Recordemos alerta terrorista nivel 4.

En otra actuación de lo que denominamos el ‘dia a dia del vigilante‘,  el compañero interviniente J.C. afiliado también a nuestro sindicato USO pudo realizar sus funciones con mayor éxito y reconocimiento posterior.

Los hechos (Castilla y León)

Dos detenidos, un brillante trabajo y un premio merecido

J.C. vigilante de seguridad que el pasado 26 de septiembre recibió la Mención Honorífica, Categoría B, de la Guardia Civil, por una labor impecable que ayudó a detener a dos individuos que se dedicaron, en una mañana, a sustraer varios objetos de tres establecimientos de Valladolid.

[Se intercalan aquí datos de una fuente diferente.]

### config.mk
export PLATFORM = sky130hd
export DESIGN_NAME = requant
export DESIGN_NICKNAME = d
export VERILOG_FILES = /design/src/rtl/requant_pkg.sv /design/src/rtl/requant_sat.sv /design/src/rtl/requant.sv
export SDC_FILE = /design/constraint.sdc
export NUM_CORES = 2
export LEC_CHECK = 0
export CAP_MARGIN = 20
export CORE_UTILIZATION = 55
export CTS_CLUSTER_DIAMETER = 40
export DETAILED_ROUTE_END_ITERATION = 8
export GPL_TIMING_DRIVEN = 0
export PLACE_DENSITY = 0.82
export SETUP_SLACK_MARGIN = 0.05
export SYNTH_ARGS = -nofsm -noshare
export SYNTH_HDL_FRONTEND = slang
export SYNTH_SLANG_ARGS = --single-unit
### constraint.sdc
create_clock -name clk_i -period 13.03 [get_ports clk_i]
set_input_delay 2.606 -clock clk_i [delete_from_list [all_inputs] [get_ports clk_i]]
set_output_delay 2.606 -clock clk_i [all_outputs]
set_load 0.02 [all_outputs]
### src/rtl/requant_pkg.sv
`default_nettype none
// ============================================================================
//  Module      : requant_pkg
//  Description : Shared types and constants for the requantization stage.
//  Revision    : 1.0 - initial release
// ============================================================================
package requant_pkg;

    localparam int CFG_SCALE_W = 32;
    localparam int CFG_SHIFT_W = 5;
    localparam int CFG_ZP_W    = 8;
    localparam int PROD_W      = 64;

    localparam int FRAC_BITS   = 31;
    localparam int QMIN        = -128;
    localparam int QMAX        = 127;
    localparam int LAT         = 3;

    typedef struct packed {
        logic [CFG_SCALE_W-1:0]        scale;
        logic [CFG_SHIFT_W-1:0]        shift;
        logic signed [CFG_ZP_W-1:0]    zero_point;
    } requant_cfg_t;

    typedef struct packed {
        logic                          valid;
        requant_cfg_t                  cfg;
        logic signed [PROD_W-1:0]      payload;
    } requant_stage_t;

endpackage
`default_nettype wire

### src/rtl/requant_sat.sv
`default_nettype none
// ============================================================================
//  Module      : requant_sat
//  Description : Adds a signed zero point and clamps to the signed output range.
//  Revision    : 1.0 - initial release
// ============================================================================
module requant_sat
    import requant_pkg::*;
#(
    parameter int VAL_W = 64,
    parameter int OUT_W = 8
) (
    input  logic [VAL_W-1:0] value_i,
    input  logic [OUT_W-1:0] zero_point_i,
    output logic [OUT_W-1:0] data_o,
    output logic             sat_o
);

    localparam logic signed [VAL_W:0] C_QMAX = (VAL_W+1)'(QMAX);
    localparam logic signed [VAL_W:0] C_QMIN = (VAL_W+1)'(QMIN);

    logic signed [VAL_W:0] w_sum;

    // One guard bit keeps the zero-point add from wrapping.
    assign w_sum = $signed({value_i[VAL_W-1], value_i})
                 + $signed({{(VAL_W+1-OUT_W){zero_point_i[OUT_W-1]}}, zero_point_i});

    always_comb begin
        data_o = w_sum[OUT_W-1:0];
        sat_o  = 1'b0;
        if (w_sum > C_QMAX) begin
            data_o = OUT_W'(QMAX);
            sat_o  = 1'b1;
        end else if (w_sum < C_QMIN) begin
            data_o = OUT_W'(QMIN);
            sat_o  = 1'b1;
        end
    end

endmodule
`default_nettype wire

### src/rtl/requant.sv
`default_nettype none
// ============================================================================
//  Module      : requant
//  Description : 3-stage requantizer: Q0.31 scale, rounding shift, zp + int8 clamp.
//  Revision    : 1.0 - initial release
// ============================================================================
module requant
    import requant_pkg::*;
#(
    parameter int IN_W    = 32,
    parameter int OUT_W   = 8,
    parameter int SCALE_W = 32,
    parameter int SHIFT_W = 5
) (
    input  logic               clk_i,
    input  logic               rst_i,
    input  logic               cfg_valid_i,
    input  logic [SCALE_W-1:0] scale_i,
    input  logic [SHIFT_W-1:0] shift_i,
    input  logic [OUT_W-1:0]   zero_point_i,
    input  logic               data_valid_i,
    input  logic [IN_W-1:0]    data_i,
    output logic               data_valid_o,
    output logic [OUT_W-1:0]   data_o,
    output logic               sat_o,
    output logic               cfg_loaded_o,
    output logic               drop_o
);

    requant_cfg_t   r_cfg;
    logic           r_cfg_loaded;
    logic           r_drop;
    requant_stage_t r_s1;
    requant_stage_t r_s2;
    logic           r_out_valid;
    logic [OUT_W-1:0] r_out_data;
    logic           r_out_sat;

    requant_cfg_t   w_cfg_in;
    requant_cfg_t   w_cfg_sel;
    logic           w_accept;
    logic signed [PROD_W-1:0] w_data_ext;
    logic signed [PROD_W-1:0] w_scale_ext;
    logic signed [PROD_W-1:0] w_prod;
    logic [6:0]               w_shamt;
    logic signed [PROD_W-1:0] w_round;
    logic signed [PROD_W-1:0] w_sum;
    logic signed [PROD_W-1:0] w_shifted;
    logic [OUT_W-1:0]         w_sat_data;
    logic                     w_sat_flag;
    logic                     w_unused;

    assign w_cfg_in  = '{scale: scale_i, shift: shift_i, zero_point: zero_point_i};
    assign w_cfg_sel = cfg_valid_i ? w_cfg_in : r_cfg;
    assign w_accept  = data_valid_i && (cfg_valid_i || r_cfg_loaded);

    // Scale is non-negative Q0.31, so |product| < 2^62 and 64 bits never wrap.
    assign w_data_ext  = {{(PROD_W-IN_W){data_i[IN_W-1]}}, data_i};
    assign w_scale_ext = {{(PROD_W-SCALE_W){1'b0}}, w_cfg_sel.scale};
    assign w_prod      = w_data_ext * w_scale_ext;

    assign w_shamt   = 7'(FRAC_BITS) + 7'(r_s1.cfg.shift);
    assign w_round   = PROD_W'(1) << (w_shamt - 7'd1);
    assign w_sum     = $signed(r_s1.payload) + w_round;
    assign w_shifted = w_sum >>> w_shamt;

    always_ff @(posedge clk_i) begin
        if (rst_i) begin
            r_cfg        <= '0;
            r_cfg_loaded <= 1'b0;
            r_drop       <= 1'b0;
        end else begin
            if (cfg_valid_i) begin
                r_cfg        <= w_cfg_in;
                r_cfg_loaded <= 1'b1;
            end
            if (data_valid_i && !cfg_valid_i && !r_cfg_loaded) begin
                r_drop <= 1'b1;
            end
        end
    end

    always_ff @(posedge clk_i) begin
        if (rst_i) begin
            r_s1 <= '0;
            r_s2 <= '0;
        end else begin
            r_s1.valid <= w_accept;
            if (w_accept) begin
                r_s1.cfg     <= w_cfg_sel;
                r_s1.payload <= w_prod;
            end
            r_s2.valid <= r_s1.valid;
            if (r_s1.valid) begin
                r_s2.cfg     <= r_s1.cfg;
                r_s2.payload <= w_shifted;
            end
        end
    end

    requant_sat #(
        .VAL_W (PROD_W),
        .OUT_W (OUT_W)
    ) u_sat (
        .value_i      (r_s2.payload),
        .zero_point_i (r_s2.cfg.zero_point),
        .data_o       (w_sat_data),
        .sat_o        (w_sat_flag)
    );

    always_ff @(posedge clk_i) begin
        if (rst_i) begin
            r_out_valid <= 1'b0;
            r_out_data  <= '0;
            r_out_sat   <= 1'b0;
        end else begin
            r_out_valid <= r_s2.valid;
            if (r_s2.valid) begin
                r_out_data <= w_sat_data;
                r_out_sat  <= w_sat_flag;
            end
        end
    end

    // A scale with MSB set would be read as negative by downstream users.
    always_ff @(posedge clk_i) begin
        if (!rst_i && cfg_valid_i) begin
            assert (scale_i[SCALE_W-1] == 1'b0);
        end
    end

    assign w_unused = ^{r_s2.cfg.scale, r_s2.cfg.shift};

    assign data_valid_o = r_out_valid;
    assign data_o       = r_out_data;
    assign sat_o        = r_out_sat;
    assign cfg_loaded_o = r_cfg_loaded;
    assign drop_o       = r_drop;

endmodule
`default_nettype wire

Estos individuos tenían una orden de busca y captura por la Guardia Civil en País Vasco. Se trataba de dos individuos de origen rumano.

Esto es el día a día del vigilante, en unos casos deteniendo delincuentes peligrosos en busca y captura (y esto no es la primera vez que sucede), en otros salvando vidas de personas en momentos críticos como: infartos, ahogamientos, etc a menores y adultos que se han encontrado en esas circunstancias en centros y lugares de enorme afluencia de personas donde la presencia del vigilante da un plus de tranquilidad.

Cuatro de cada cinco españoles se sienten más seguros en los lugares en los que hay presencia de vigilantes de seguridad privada.

Impidiendo además que se introduzcan en medios de transporte de alto riesgo (trenes, aviones) objetos peligrosos que puedan provocar un accidente como el caso contado del compañero R.B. en Adif Comunidad Valenciana.

Pero es que esto sucede a diario, no son hechos aislados, por ello pedimos con rotundidad.

Una ley y un reglamento que reconozca la labor del vigilante y sobre todo le proteja física y jurídicamente, no nos basta con el reconocimiento puntual por una actuación concreta, que agradecemos, pero que no soluciona la grave indefensión en la que realiza su labor diaria el vigilante.